[Items from a data source]
- - - - - - -

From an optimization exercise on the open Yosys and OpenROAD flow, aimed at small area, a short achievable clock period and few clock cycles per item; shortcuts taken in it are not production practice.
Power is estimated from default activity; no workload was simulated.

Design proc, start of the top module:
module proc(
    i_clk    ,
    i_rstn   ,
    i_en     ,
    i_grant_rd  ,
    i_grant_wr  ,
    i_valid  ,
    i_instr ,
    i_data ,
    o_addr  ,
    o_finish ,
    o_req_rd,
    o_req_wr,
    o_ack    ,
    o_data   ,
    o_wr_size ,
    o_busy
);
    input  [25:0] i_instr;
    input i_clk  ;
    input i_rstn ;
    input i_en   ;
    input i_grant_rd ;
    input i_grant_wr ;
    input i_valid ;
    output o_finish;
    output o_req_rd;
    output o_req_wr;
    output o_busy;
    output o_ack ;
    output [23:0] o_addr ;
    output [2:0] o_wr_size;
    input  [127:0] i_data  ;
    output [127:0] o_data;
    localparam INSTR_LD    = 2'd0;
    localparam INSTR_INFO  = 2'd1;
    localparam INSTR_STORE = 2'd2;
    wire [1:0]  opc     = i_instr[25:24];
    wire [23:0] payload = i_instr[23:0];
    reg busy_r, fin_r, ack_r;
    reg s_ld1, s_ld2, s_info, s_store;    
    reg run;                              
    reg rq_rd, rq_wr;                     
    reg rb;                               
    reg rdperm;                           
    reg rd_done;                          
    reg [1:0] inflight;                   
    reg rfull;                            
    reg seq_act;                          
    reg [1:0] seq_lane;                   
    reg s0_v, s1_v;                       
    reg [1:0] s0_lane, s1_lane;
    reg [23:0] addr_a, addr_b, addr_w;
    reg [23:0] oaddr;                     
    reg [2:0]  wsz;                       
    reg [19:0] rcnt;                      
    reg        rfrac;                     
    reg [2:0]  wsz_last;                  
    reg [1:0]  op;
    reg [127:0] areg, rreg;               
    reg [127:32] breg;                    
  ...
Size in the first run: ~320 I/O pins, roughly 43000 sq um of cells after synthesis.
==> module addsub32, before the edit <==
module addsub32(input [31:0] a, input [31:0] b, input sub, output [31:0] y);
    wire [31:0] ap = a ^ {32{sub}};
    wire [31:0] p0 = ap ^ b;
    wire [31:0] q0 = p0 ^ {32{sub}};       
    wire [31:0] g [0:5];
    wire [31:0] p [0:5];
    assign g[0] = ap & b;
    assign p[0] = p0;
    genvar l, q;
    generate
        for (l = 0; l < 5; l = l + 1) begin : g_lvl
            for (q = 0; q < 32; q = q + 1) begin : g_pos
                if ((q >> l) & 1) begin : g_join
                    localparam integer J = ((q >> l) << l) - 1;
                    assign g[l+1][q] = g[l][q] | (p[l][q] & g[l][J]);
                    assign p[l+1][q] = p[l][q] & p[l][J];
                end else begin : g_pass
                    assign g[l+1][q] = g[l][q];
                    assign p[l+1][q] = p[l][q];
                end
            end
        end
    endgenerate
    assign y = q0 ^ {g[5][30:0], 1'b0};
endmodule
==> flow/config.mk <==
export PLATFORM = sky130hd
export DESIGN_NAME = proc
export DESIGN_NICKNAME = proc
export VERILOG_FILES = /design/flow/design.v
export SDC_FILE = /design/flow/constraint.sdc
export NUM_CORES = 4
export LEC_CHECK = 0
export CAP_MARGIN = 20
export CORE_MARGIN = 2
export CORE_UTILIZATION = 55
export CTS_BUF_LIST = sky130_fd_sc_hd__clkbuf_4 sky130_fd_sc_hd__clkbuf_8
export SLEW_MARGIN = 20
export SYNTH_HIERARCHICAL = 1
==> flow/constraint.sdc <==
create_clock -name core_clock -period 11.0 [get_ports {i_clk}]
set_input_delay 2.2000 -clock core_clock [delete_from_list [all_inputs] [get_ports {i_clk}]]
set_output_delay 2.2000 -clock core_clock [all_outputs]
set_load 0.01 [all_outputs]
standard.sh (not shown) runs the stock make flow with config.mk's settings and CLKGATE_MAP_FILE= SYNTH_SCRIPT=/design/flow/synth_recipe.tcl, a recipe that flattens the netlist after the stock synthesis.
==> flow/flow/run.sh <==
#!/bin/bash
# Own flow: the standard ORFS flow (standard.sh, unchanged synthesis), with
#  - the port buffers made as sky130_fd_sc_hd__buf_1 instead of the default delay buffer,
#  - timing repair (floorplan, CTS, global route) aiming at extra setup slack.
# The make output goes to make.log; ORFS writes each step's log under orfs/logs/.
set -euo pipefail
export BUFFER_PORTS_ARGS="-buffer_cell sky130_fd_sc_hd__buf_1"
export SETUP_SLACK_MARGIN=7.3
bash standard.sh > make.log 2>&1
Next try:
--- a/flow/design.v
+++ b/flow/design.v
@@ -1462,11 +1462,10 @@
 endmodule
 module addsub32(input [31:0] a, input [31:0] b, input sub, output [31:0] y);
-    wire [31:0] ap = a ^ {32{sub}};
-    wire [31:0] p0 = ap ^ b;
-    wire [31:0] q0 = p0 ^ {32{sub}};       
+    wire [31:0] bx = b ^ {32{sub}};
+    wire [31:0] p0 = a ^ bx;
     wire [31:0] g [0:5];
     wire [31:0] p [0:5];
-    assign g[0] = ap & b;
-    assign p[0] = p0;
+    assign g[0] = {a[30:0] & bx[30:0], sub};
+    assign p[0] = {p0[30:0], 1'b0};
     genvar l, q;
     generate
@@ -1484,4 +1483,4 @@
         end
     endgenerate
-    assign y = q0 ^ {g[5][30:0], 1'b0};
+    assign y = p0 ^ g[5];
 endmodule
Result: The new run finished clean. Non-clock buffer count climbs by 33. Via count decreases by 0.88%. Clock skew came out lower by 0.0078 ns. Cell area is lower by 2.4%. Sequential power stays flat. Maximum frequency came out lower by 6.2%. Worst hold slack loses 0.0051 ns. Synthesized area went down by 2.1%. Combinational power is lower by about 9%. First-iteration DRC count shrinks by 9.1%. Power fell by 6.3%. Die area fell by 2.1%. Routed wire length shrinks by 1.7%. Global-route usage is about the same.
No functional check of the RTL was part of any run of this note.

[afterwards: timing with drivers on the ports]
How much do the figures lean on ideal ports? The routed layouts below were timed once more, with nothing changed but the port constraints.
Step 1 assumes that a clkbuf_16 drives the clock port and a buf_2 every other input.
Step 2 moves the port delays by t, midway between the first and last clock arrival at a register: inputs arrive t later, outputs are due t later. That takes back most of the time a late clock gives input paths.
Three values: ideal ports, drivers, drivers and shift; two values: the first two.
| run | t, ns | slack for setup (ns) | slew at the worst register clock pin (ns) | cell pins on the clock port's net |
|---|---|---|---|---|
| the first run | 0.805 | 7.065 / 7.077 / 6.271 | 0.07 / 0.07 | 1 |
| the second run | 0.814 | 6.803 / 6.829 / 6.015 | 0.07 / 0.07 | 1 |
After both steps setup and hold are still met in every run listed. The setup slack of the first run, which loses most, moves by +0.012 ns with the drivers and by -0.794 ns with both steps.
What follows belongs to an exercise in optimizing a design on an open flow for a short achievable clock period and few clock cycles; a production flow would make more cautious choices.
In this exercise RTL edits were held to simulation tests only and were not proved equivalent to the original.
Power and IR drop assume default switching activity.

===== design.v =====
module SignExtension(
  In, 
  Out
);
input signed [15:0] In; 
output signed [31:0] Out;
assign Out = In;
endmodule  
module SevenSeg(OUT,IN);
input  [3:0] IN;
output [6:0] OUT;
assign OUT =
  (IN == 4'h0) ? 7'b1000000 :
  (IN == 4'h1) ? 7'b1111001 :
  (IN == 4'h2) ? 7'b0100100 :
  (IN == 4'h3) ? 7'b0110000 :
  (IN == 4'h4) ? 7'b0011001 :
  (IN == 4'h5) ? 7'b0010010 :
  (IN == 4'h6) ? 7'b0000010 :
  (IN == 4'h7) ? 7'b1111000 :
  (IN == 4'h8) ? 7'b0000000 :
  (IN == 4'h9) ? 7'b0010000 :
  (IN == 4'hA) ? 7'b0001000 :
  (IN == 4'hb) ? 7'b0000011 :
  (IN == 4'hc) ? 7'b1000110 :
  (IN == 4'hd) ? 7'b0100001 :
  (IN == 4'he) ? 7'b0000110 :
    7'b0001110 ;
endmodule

- - - - - - -

From the entries above, copy each line that holds "pins".

Size in the first run: ~320 I/O pins, roughly 43000 sq um of cells after synthesis.
| run | t, ns | slack for setup (ns) | slew at the worst register clock pin (ns) | cell pins on the clock port's net |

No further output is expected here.